Would you output the entries below only from the line containing "-0.06458 | 9794 |" through the line containing "setup endpoints to", exactly as they stand and with both ends included?

- - - -

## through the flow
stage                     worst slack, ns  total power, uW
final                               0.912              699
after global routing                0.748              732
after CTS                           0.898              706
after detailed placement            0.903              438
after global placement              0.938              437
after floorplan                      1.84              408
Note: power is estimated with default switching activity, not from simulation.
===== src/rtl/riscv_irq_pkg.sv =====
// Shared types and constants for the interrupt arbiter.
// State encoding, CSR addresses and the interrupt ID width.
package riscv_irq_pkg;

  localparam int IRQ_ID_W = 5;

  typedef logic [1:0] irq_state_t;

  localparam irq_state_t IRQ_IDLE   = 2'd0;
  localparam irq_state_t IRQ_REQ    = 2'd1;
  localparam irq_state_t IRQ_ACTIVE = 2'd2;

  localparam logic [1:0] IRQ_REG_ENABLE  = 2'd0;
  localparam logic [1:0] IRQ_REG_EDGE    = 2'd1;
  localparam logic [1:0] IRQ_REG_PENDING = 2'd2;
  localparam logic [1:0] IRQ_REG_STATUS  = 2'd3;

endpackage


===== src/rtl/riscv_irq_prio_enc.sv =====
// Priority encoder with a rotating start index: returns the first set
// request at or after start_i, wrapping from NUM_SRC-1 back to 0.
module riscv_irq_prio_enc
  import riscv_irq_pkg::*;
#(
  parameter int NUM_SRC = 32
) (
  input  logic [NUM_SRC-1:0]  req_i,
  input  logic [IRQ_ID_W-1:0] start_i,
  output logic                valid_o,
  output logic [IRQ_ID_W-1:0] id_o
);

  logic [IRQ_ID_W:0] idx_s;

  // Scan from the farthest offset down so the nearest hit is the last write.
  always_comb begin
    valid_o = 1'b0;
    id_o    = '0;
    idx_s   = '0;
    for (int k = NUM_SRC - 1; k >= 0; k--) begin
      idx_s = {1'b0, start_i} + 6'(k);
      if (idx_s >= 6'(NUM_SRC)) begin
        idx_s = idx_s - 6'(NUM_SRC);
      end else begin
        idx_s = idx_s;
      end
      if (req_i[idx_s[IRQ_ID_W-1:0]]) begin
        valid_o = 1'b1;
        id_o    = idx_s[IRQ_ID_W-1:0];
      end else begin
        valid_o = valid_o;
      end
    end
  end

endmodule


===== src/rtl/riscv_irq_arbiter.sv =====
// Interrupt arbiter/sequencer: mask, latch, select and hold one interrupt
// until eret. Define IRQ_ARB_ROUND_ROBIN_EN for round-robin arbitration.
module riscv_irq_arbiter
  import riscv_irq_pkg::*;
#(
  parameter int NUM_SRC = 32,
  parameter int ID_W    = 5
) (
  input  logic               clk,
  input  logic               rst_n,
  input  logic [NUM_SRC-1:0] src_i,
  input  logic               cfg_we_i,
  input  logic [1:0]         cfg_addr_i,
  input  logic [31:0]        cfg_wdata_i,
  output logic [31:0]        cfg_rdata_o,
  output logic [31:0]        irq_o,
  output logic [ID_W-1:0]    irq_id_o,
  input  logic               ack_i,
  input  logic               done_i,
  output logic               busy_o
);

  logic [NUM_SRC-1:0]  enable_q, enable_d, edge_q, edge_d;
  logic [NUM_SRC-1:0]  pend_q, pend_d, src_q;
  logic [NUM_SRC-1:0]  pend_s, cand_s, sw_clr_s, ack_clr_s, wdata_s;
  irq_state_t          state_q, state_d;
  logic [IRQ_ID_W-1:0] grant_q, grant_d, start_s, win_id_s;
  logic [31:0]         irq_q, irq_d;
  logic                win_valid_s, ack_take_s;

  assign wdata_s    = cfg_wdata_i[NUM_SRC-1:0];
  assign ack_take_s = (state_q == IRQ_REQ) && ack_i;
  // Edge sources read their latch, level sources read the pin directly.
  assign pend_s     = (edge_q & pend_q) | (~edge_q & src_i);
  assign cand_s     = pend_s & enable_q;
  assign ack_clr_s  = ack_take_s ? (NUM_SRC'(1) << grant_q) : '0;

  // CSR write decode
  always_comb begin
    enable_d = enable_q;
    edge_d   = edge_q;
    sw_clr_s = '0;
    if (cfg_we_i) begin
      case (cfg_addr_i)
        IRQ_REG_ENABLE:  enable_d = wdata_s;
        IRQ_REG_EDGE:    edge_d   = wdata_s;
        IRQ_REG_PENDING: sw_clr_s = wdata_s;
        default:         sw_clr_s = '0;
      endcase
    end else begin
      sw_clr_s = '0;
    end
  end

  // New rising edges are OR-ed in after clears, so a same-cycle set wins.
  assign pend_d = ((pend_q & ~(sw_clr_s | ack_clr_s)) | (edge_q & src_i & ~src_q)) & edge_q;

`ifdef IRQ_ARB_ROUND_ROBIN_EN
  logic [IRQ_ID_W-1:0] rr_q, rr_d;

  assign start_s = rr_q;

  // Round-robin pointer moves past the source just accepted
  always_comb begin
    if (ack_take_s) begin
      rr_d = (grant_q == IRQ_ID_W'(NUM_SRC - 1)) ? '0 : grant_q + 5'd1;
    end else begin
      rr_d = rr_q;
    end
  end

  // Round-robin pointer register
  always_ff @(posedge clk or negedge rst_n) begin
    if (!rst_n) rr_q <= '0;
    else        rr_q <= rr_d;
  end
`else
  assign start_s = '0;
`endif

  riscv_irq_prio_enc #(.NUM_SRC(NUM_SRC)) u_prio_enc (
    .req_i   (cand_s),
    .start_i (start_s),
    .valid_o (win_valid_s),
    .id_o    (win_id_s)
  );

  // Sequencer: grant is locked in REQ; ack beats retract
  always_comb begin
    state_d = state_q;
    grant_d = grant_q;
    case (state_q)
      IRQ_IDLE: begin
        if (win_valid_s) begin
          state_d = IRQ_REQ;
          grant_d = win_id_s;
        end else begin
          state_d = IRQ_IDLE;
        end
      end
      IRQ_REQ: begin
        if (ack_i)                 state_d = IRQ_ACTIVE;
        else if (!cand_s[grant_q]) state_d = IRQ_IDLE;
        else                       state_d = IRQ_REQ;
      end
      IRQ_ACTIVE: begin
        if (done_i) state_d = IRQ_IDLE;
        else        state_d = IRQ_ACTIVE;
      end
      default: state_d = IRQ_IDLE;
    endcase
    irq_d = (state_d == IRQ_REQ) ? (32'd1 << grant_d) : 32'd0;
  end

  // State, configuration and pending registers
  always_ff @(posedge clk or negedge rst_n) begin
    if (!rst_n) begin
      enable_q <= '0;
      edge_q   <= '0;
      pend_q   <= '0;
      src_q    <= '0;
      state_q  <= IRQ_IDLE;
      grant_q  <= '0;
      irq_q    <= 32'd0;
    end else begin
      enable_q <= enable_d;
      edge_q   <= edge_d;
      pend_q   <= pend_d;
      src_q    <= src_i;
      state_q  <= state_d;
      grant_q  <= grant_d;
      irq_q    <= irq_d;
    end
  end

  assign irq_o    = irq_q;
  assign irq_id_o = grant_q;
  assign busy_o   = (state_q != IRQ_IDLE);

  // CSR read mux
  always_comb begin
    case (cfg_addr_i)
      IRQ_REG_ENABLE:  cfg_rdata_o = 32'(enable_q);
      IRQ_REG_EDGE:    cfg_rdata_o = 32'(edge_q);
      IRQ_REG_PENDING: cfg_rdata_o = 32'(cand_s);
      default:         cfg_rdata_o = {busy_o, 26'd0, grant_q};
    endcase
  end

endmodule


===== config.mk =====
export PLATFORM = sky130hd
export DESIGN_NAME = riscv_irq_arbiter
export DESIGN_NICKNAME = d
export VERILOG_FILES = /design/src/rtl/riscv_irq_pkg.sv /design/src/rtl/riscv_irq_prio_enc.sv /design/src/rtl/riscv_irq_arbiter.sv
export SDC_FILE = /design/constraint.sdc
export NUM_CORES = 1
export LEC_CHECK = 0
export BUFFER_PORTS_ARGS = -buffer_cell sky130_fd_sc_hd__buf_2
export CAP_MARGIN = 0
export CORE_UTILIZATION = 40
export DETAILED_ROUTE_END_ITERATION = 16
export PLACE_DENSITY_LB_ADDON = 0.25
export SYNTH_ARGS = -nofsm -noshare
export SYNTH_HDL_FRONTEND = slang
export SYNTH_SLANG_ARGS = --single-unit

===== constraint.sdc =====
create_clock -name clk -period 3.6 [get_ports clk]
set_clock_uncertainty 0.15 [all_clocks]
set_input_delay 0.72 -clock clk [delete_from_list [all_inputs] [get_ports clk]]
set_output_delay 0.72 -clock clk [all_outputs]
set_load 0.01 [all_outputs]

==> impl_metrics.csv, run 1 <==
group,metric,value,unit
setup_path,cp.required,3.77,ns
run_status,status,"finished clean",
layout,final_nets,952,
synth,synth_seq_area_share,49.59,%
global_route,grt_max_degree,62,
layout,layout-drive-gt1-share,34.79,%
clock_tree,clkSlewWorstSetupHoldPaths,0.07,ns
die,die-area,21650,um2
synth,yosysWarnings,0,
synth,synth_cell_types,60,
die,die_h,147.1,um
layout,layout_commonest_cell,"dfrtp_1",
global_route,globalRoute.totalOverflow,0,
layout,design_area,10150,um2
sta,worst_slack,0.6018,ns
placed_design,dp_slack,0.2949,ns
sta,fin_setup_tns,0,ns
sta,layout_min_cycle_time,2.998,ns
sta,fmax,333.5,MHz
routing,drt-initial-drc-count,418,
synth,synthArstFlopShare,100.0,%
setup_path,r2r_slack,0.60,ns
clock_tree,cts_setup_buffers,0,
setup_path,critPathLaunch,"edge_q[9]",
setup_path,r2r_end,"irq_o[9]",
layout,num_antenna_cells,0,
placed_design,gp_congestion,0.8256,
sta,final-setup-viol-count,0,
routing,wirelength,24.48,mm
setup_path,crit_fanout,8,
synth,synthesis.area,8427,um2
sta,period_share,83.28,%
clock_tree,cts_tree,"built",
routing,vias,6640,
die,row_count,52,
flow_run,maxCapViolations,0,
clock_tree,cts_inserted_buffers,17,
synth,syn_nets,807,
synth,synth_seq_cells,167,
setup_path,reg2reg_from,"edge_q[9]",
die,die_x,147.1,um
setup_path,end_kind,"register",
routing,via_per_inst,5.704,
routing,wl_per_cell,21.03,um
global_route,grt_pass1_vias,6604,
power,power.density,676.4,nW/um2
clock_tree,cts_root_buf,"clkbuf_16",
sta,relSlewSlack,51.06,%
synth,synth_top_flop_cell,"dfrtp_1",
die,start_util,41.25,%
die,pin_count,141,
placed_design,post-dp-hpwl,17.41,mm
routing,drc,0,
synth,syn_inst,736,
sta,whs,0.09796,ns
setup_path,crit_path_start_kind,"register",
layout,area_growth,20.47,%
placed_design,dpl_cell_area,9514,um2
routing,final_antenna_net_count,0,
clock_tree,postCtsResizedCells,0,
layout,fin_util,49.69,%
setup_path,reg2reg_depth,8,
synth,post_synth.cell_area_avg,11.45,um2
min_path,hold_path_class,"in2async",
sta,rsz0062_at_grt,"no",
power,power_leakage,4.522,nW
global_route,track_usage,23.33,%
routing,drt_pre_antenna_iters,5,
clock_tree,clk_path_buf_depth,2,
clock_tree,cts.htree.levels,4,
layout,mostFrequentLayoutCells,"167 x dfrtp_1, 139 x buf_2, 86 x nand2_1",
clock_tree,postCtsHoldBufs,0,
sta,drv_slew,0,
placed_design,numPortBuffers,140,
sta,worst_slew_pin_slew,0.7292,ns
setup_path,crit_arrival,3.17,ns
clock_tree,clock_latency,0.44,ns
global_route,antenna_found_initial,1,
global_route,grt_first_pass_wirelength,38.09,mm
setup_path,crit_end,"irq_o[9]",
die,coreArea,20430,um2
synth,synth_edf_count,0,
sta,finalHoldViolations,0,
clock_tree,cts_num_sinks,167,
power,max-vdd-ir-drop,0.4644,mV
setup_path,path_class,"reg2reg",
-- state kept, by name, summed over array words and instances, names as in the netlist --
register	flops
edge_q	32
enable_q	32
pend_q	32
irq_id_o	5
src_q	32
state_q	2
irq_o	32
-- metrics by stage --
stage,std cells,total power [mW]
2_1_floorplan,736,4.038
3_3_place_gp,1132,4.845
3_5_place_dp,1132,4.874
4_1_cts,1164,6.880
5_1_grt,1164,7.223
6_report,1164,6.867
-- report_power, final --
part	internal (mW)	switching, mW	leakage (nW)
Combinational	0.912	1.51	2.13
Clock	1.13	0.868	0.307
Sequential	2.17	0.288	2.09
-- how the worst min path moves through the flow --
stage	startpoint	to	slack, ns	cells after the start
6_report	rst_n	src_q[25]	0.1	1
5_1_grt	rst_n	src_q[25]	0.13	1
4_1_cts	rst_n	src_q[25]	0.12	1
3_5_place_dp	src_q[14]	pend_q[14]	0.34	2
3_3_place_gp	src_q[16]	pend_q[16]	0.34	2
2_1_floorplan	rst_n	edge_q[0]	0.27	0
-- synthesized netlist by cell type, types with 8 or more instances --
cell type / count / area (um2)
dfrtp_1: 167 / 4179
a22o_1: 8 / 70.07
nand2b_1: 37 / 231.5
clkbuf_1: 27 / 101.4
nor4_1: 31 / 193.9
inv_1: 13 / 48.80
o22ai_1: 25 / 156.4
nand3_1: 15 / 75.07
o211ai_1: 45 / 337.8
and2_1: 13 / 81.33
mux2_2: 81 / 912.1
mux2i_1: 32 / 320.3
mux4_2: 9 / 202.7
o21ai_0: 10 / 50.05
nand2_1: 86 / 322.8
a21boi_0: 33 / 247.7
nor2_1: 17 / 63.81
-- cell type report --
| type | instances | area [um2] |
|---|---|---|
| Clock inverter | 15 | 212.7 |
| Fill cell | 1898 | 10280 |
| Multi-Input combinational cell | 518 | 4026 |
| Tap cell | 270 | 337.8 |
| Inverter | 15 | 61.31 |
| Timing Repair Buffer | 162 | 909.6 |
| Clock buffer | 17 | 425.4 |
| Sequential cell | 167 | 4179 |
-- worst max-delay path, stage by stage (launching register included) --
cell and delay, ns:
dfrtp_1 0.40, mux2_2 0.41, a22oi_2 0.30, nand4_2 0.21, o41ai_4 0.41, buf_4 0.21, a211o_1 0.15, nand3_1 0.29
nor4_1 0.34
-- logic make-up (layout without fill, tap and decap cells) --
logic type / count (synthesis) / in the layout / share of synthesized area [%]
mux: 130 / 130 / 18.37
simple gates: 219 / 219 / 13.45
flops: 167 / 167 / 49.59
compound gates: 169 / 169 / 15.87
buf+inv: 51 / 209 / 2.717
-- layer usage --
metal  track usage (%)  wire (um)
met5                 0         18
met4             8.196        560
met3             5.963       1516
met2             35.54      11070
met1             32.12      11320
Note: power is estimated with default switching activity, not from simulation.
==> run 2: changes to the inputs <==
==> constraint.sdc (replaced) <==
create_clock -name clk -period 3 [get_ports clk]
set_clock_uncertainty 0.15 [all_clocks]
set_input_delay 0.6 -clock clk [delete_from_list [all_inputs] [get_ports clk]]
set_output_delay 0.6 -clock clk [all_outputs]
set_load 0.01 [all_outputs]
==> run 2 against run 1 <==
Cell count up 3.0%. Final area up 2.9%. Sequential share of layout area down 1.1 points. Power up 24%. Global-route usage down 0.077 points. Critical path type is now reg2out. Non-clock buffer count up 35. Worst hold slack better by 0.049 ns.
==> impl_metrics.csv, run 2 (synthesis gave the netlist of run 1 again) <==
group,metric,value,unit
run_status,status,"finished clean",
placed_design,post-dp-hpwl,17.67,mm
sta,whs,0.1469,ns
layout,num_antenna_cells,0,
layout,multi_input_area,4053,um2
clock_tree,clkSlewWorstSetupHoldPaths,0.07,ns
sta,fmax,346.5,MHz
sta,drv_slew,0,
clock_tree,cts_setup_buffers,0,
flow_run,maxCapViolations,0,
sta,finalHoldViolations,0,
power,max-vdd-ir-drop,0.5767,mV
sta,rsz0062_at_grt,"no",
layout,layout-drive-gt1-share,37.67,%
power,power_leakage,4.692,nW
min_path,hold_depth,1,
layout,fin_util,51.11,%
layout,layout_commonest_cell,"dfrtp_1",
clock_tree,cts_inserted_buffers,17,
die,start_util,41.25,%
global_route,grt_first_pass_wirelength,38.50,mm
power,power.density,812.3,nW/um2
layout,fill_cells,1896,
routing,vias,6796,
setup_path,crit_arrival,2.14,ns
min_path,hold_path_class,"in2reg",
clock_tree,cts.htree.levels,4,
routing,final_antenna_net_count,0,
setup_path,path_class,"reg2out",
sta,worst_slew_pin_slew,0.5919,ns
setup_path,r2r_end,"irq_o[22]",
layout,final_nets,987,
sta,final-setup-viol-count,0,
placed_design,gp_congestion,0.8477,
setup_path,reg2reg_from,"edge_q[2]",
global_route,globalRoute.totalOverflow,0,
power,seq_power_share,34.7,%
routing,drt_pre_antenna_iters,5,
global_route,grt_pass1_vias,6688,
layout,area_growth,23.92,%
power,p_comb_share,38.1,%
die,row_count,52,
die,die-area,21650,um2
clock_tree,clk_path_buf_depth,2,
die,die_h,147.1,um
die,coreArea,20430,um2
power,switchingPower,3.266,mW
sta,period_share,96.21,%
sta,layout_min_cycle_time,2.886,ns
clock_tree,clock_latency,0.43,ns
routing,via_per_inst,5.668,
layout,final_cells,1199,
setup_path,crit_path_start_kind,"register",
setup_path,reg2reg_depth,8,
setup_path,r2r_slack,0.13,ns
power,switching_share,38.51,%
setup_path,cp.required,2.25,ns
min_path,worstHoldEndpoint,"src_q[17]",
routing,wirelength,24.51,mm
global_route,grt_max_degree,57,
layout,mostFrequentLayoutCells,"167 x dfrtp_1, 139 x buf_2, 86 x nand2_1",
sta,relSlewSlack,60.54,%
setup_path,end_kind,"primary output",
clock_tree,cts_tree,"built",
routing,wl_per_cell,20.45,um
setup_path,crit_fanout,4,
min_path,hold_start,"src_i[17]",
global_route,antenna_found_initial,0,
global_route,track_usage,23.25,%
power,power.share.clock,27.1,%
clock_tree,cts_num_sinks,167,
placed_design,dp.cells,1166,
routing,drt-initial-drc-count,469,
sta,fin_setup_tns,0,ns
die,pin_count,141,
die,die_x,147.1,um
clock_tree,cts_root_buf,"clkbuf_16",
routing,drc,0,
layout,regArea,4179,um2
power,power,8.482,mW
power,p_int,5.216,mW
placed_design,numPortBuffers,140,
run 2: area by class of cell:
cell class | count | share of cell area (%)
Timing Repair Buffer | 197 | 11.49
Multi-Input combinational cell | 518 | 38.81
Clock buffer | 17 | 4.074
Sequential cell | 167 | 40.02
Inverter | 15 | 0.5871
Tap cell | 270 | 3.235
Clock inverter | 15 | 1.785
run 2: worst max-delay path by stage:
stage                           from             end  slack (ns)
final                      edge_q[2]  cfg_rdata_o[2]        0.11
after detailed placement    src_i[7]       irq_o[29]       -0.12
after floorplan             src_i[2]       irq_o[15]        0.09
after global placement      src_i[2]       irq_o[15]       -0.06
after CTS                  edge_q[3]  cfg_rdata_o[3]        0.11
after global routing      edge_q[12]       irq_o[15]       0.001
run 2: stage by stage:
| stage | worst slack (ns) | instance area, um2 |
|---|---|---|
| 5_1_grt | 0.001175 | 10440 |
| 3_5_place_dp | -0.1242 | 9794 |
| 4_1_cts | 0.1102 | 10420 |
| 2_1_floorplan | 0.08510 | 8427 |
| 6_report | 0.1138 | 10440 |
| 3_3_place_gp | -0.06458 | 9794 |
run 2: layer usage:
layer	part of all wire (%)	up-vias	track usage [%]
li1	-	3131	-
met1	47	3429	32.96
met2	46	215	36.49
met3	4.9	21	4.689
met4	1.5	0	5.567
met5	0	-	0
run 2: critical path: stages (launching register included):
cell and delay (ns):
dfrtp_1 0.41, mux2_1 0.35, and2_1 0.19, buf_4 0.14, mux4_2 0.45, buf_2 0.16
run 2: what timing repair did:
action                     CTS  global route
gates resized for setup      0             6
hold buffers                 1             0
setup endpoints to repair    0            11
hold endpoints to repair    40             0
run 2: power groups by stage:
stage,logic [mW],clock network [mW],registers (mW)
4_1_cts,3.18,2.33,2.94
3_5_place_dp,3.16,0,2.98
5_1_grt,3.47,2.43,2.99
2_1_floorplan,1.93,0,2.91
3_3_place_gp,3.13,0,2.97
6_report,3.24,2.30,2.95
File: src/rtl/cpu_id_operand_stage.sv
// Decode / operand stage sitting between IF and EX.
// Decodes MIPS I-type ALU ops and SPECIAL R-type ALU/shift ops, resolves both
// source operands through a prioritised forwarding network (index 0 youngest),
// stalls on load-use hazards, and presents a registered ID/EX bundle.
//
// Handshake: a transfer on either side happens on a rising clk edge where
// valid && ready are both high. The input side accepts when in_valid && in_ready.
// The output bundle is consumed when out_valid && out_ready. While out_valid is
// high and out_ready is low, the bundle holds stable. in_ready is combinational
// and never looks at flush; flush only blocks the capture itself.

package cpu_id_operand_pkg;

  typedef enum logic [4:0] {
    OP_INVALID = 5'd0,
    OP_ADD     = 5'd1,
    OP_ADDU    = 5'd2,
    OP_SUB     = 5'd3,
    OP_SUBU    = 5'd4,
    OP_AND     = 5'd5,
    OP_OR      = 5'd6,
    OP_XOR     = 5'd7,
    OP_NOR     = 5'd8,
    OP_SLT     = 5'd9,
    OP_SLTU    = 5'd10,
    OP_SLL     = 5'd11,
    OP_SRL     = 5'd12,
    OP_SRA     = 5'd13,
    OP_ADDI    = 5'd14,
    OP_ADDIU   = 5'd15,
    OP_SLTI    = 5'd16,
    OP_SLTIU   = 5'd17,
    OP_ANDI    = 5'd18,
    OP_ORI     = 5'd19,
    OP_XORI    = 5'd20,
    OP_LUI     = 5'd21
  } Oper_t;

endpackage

- - - -

## Answer below
| 3_3_place_gp | -0.06458 | 9794 |
run 2: layer usage:
layer	part of all wire (%)	up-vias	track usage [%]
li1	-	3131	-
met1	47	3429	32.96
met2	46	215	36.49
met3	4.9	21	4.689
met4	1.5	0	5.567
met5	0	-	0
run 2: critical path: stages (launching register included):
cell and delay (ns):
dfrtp_1 0.41, mux2_1 0.35, and2_1 0.19, buf_4 0.14, mux4_2 0.45, buf_2 0.16
run 2: what timing repair did:
action                     CTS  global route
gates resized for setup      0             6
hold buffers                 1             0
setup endpoints to repair    0            11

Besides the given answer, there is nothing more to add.